**INSTRUCTIONS TO FOLLOW**
Beneath this task are records; print exactly the stretch of them from the line with "-- worst max-delay" through the line with "resized for setup: 77 / 19", both ends included.

**SUPPLIED DATA**
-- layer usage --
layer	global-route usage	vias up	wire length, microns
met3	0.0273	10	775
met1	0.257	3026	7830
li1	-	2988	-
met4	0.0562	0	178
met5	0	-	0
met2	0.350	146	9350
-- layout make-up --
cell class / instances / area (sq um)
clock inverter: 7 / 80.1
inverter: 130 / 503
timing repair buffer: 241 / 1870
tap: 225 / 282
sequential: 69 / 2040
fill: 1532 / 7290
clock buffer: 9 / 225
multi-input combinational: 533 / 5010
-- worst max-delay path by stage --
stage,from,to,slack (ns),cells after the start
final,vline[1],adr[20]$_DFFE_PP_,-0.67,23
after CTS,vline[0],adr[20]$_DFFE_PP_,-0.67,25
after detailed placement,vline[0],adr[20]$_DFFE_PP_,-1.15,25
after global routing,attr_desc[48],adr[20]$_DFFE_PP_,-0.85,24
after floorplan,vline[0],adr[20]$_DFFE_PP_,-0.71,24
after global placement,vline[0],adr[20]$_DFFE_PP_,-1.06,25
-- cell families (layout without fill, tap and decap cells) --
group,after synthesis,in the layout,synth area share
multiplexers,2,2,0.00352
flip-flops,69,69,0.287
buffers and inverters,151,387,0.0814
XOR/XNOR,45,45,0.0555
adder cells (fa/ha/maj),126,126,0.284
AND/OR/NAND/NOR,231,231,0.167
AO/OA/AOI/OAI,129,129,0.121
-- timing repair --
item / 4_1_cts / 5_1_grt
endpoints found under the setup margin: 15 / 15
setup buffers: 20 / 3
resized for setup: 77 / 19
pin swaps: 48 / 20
<file path="src/hdl/imem_image.hex">
00100093
00200113
00300193
00400213
00500293
00600313
00000000
00800393
00900413
00a00493
00b00513
00c00593
00d00613
00e00693
00f00713
01000793

</file>
<file path="src/hdl/fetch_pkg.sv">
package fetch_pkg;

    // Byte address as seen by the program counter and the decode stage
    typedef logic [31:0] addr_t;

    // Raw instruction word
    typedef logic [31:0] instr_t;

    // Canonical NOP, addi x0 x0 0
    localparam instr_t NOP_WORD = 32'h0000_0013;

    // Interrupt entry point
    localparam addr_t IRQ_VECTOR = 32'h0000_0004;

    // Instruction memory size in 32-bit words
    localparam int IMEM_DEPTH = 16;

    // Word address width
    // Byte address bits [1:0] are dropped before the memory
    localparam int IMEM_AW = $clog2(IMEM_DEPTH);

    // Hex image loaded into the instruction memory at start of simulation
    localparam string IMEM_FILE = "/design/src/hdl/imem_image.hex";

    // Number of NOP cycles that follow the flush edge itself
    localparam logic [1:0] FLUSH_CYCLES = 2'd2;

endpackage

</file>
<file path="src/hdl/pc_ctrl.sv">
`timescale 1ns/1ns

module pc_ctrl import fetch_pkg::*; (
    input  logic  clk,
    input  logic  rst_n,
    input  logic  interrupt,
    input  logic  rti,
    input  logic  rsi,
    input  logic  branch,
    input  logic  pc_hold,
    input  addr_t branch_target,
    output addr_t fetch_pc,
    output addr_t fetch_pc_plus4
);

    // Current program counter
    addr_t pc_q;

    // Saved return address for interrupts
    addr_t ret_q;

    // Branch target or sequential successor
    addr_t seq_or_branch;

    // Next PC after priority selection
    addr_t pc_d;

    // Sequential successor of the current fetch
    assign fetch_pc       = pc_q;
    assign fetch_pc_plus4 = pc_q + 32'd4;

    // Lowest two priorities
    // Also the address an interrupt will later return to
    assign seq_or_branch = branch ? branch_target : fetch_pc_plus4;

    // Full priority chain
    // Interrupt first, then return from interrupt, then branch, then sequential
    always_comb begin
        if (interrupt) begin
            pc_d = IRQ_VECTOR;
        end else if (rti) begin
            pc_d = ret_q;
        end else begin
            pc_d = seq_or_branch;
        end
    end

    // Program counter register
    // Held during warm-up and stall, so strobes on a held edge are lost
    always_ff @(posedge clk) begin
        if (!rst_n) begin
            pc_q <= '0;
        end else if (!pc_hold) begin
            pc_q <= pc_d;
        end
    end

    // Return address register
    // rsi clears it on any edge, even a held one
    // Interrupt saves the address the interrupted stream would have taken
    always_ff @(posedge clk) begin
        if (!rst_n) begin
            ret_q <= '0;
        end else if (rsi) begin
            ret_q <= '0;
        end else if (!pc_hold && interrupt) begin
            ret_q <= seq_or_branch;
        end
    end

endmodule

</file>
<file path="config.mk">
export PLATFORM = sky130hd
export DESIGN_NAME = pc_ctrl
export DESIGN_NICKNAME = d
export VERILOG_FILES = /design/src/hdl/fetch_pkg.sv /design/src/hdl/pc_ctrl.sv
export SDC_FILE = /design/constraint.sdc
export NUM_CORES = 1
export LEC_CHECK = 0
export BUFFER_PORTS_ARGS = -buffer_cell sky130_fd_sc_hd__buf_2
export CORE_AREA = 2 2 100 102
export CTS_CLUSTER_DIAMETER = 30
export DETAILED_ROUTE_END_ITERATION = 12
export DIE_AREA = 0 0 102 104
export SYNTH_ARGS = -nofsm -noshare
export SYNTH_HDL_FRONTEND = slang
export SYNTH_SLANG_ARGS = --single-unit
</file>
<file path="constraint.sdc">
create_clock -name clk -period 2.25 [get_ports clk]
set_clock_uncertainty 0.1 [all_clocks]
set_input_delay 0.3375 -clock clk [delete_from_list [all_inputs] [get_ports clk]]
set_output_delay 0.3375 -clock clk [all_outputs]
set_load 0.01 [all_outputs]
</file>
==> flow_summary_export.csv <==
group,metric,value,unit
route,postRouteWirelength,13.6,mm
synth,mappedNetlistArea,0.00371,sq mm
clock_network,cts_tree,"yes",
setup_path,crit_path_start,"fetch_pc[2]$_SDFFE_PN0N_",
setup_path,slowest_delay,630,ps
timing,slew_headroom,0.397,
setup_path,reg2reg_depth,12,
timing,hold_viol_final,0,
route,num_vias,4307,
synth,async_flop_share,0,
synth,ys_types,54,
clock_network,cts_hold_buf,0,
global_route,grtUsageTotal,0.251,
timing,finalWorstSetupSlack,-315,ps
worst_hold_path,hp-class,"input pin to flip-flop",
route,dr.pass1.iters,5,
power,finalPower,2.50,mW
finish,drive_gt1_frac,0.386,
synth,synthTopCellsByArea,"dfxtp_1 (34%), o21ai_0 (8.9%), nand2_1 (7.4%), nor2_1 (3.4%), xnor2_1 (3.3%)",
die,io_pins,103,
die,start_util,0.389,
synth,avgSynthCellArea,7.66,sq um
clock_network,insertion_delay,350,ps
placement,portBuffers,102,
setup_path,critPathTopFamily,"simple AND/OR/NAND/NOR gates",
setup_path,crit_arrival,2130,ps
synth,synth_top_area_cell,"dfxtp_1",
finish,fin_nets,678,
die,fp.dieH,104,microns
setup_path,crit_buf_inv,1,
setup_path,regToRegStartpoint,"fetch_pc[3]$_SDFFE_PN0N_",
clock_network,htreeDepth,3,
route,drtIter0Drc,339,
timing,min_period,2560,ps
clock_network,cts-root-buf,"clkbuf_8",
route,vias_per_cell,5.55,
finish,area_delta_synth_final,44.4,%
setup_path,r2r_end,"ret_q[14]$_SDFFE_PP0P_",
timing,fin_crit_sh,1.14,
route,drc,0,
placement,gp_congestion,0.886,
synth,synth-main-ff-cell,"dfxtp_1",
route,wl_per_cell,17.5,microns
timing,finalSetupViolations,15,
power,irDropWorstVdd,0.284,mV
setup_path,crit_required,1810,ps
power,leakagePower,2.45,nW
timing,rsz0062_at_grt,"true",
clock_network,cts.clk_slew.worst_paths,70,ps
outcome,status,"complete, but fails checks",
outcome,violations,"setup timing",
timing,worst_slew_pin_slew,901,ps
setup_path,crit_path_end,"fetch_pc_plus4[29]",
setup_path,crit_path_max_fanout,6,
global_route,grt_pass1_wl,21.2,mm
finish,mostFrequentLayoutCells,"buf_2 (97), nand2_1 (71), buf_4 (69)",
die,row_count,36,
route,ant_nets,0,
global_route,grt_pass1_vias,4036,
die,die_x,102,microns
setup_path,crit_type,"flip-flop to output pin",
global_route,antenna_found_initial,0,
clock_network,clockBufferDepth,2,
setup_path,crit_cells,5,
synth,ys_seq_area_frac,0.345,
placement,place_hpwl,9.28,mm
synth,ys_seq_elements,64,
synth,synth_edf_count,0,
finish,antenna-diode-count,0,
power,p_per_area,465,mW/mm^2
timing,hold_ws,222,ps
clock_network,clock_sinks,64,
finish,layout.cells.most_common,"buf_2",
timing,fmax,0.390,GHz
clock_network,cts-buffers-inserted,9,
die,core_area,0.00955,sq mm
finish,fin_util,0.562,
setup_path,crit_path_end_kind,"output pin",
setup_path,cp-start-kind,"flip-flop",
synth,synth_top_area_frac,0.345,
synth,yosys_warnings,0,
setup_path,cp_cell_sequence,"nand4_1 -> or4_4 -> o31a_1 -> or2_1 -> buf_2",
timing,slew_viol_final,0,
synth,synthCells,485,
global_route,grt_max_degree,30,
flow_run,maxCapViolCount,0,
setup_path,cp_slowest_cell,"or4_4",
setup_path,r2r_setup_slack,70,ps
synth,syn-num-nets,525,
global_route,grt.overflow.total,0,
placement,dpl_worst_slack,-57.7,ps
die,dieArea,0.0106,sq mm
-- per-layer routing --
| layer | wire length (microns) | part of all wire | global-route usage |
|---|---|---|---|
| met1 | 6030 | 0.44 | 0.361 |
| met2 | 6540 | 0.48 | 0.387 |
| met3 | 950 | 0.070 | 0.0410 |
| met4 | 87 | 0.0064 | 0.0714 |
| met5 | 0 | 0 | 0 |
-- sequential cells by signal, indices dropped and copies added (netlist names) --
| signal | count |
|---|---|
| fetch_pc | 32 |
| ret_q | 32 |
-- where the power goes --
part / switching, mW / internal, mW / leakage (nW) / total (mW)
combinational: 0.236 / 0.162 / 1.84 / 0.397
sequential: 0.0211 / 1.16 / 0.525 / 1.18
clock: 0.461 / 0.458 / 0.0894 / 0.919
-- worst min path at each step --
stage                                      start  slack [ps]  cells after the start                endpoint
final                          branch_target[29]         220                      3  ret_q[29]$_SDFFE_PP0P_
after global routing            branch_target[7]         230                      3   ret_q[7]$_SDFFE_PP0P_
after CTS                      branch_target[29]         210                      3  ret_q[29]$_SDFFE_PP0P_
after detailed placement  ret_q[20]$_SDFFE_PP0P_         350                      2  ret_q[20]$_SDFFE_PP0P_
after global placement    ret_q[20]$_SDFFE_PP0P_         340                      2  ret_q[20]$_SDFFE_PP0P_
after floorplan           ret_q[11]$_SDFFE_PP0P_         320                      2  ret_q[11]$_SDFFE_PP0P_
-- worst reg2reg max path: stages, from the launching register on --
cell and delay (ps):
dfxtp_2 360, ha_2 220, nand3_4 100, buf_6 150, nor3_4 210, xor2_2 230
buf_4 150, buf_4 90, buf_4 90, buf_4 90, buf_4 90, nand2_1 50
a31oi_1 170
-- through the flow --
step | area [sq um] | TNS [ps] | std cells
floorplan | 3750 | -14.7 | 485
global placement | 4670 | -3.20 | 737
detailed placement | 4670 | -193 | 737
CTS | 5130 | -4150 | 767
global route | 5360 | -5560 | 776
finish | 5360 | -3690 | 776
-- cell families after synthesis --
| group | count (synthesis) | share of synthesized area |
|---|---|---|
| xor+xnor | 22 | 0.0519 |
| compound gates | 154 | 0.264 |
| mux | 12 | 0.0323 |
| fa+ha+maj | 1 | 0.00337 |
| flops | 64 | 0.345 |
| simple gates | 188 | 0.255 |
| buf+inv | 44 | 0.0488 |
-- repair_timing --
| action | CTS | global route |
|---|---|---|
| resized for setup | 30 | 27 |
| pin swaps | 16 | 16 |
| setup endpoints to repair | 21 | 24 |
| gates cloned | 1 | 0 |
| buffers inserted | 13 | 9 |
-- Yosys cell counts (3+ instances only) --
| cell type | count |
|---|---|
| a211oi_1 | 9 |
| a21oi_1 | 17 |
| a22oi_1 | 4 |
| a311oi_1 | 3 |
| a31oi_1 | 10 |
| a32oi_1 | 11 |
| and2_1 | 4 |
| and3_1 | 3 |
| and4_1 | 7 |
| clkbuf_1 | 28 |
| dfxtp_1 | 64 |
| inv_1 | 9 |
| mux2i_1 | 12 |
| nand2_1 | 73 |
| nand2b_1 | 9 |
| nand3_1 | 17 |
| nand4_1 | 6 |
| nor2_1 | 34 |
| nor2b_1 | 7 |
| nor3_1 | 11 |
| nor3b_1 | 4 |
| o21a_1 | 4 |
| o21ai_0 | 66 |
| o21ai_1 | 3 |
| o2bb2ai_1 | 3 |
| o311a_1 | 4 |
| o311ai_0 | 3 |
| o31a_1 | 3 |
| or2_2 | 3 |
| xnor2_1 | 14 |
| xor2_1 | 8 |
-- layout make-up --
class	count	area [sq um]
inverters	10	37.5
multi-input cells	378	2560
well taps	133	166
clock inverters	3	17.5
fillers	909	4190
flip-flops and latches	64	1300
clock buffers	13	159
repair buffers	175	1120
(Power assumes the default switching activity.)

**TASK ANSWER**
-- worst max-delay path by stage --
stage,from,to,slack (ns),cells after the start
final,vline[1],adr[20]$_DFFE_PP_,-0.67,23
after CTS,vline[0],adr[20]$_DFFE_PP_,-0.67,25
after detailed placement,vline[0],adr[20]$_DFFE_PP_,-1.15,25
after global routing,attr_desc[48],adr[20]$_DFFE_PP_,-0.85,24
after floorplan,vline[0],adr[20]$_DFFE_PP_,-0.71,24
after global placement,vline[0],adr[20]$_DFFE_PP_,-1.06,25
-- cell families (layout without fill, tap and decap cells) --
group,after synthesis,in the layout,synth area share
multiplexers,2,2,0.00352
flip-flops,69,69,0.287
buffers and inverters,151,387,0.0814
XOR/XNOR,45,45,0.0555
adder cells (fa/ha/maj),126,126,0.284
AND/OR/NAND/NOR,231,231,0.167
AO/OA/AOI/OAI,129,129,0.121
-- timing repair --
item / 4_1_cts / 5_1_grt
endpoints found under the setup margin: 15 / 15
setup buffers: 20 / 3
resized for setup: 77 / 19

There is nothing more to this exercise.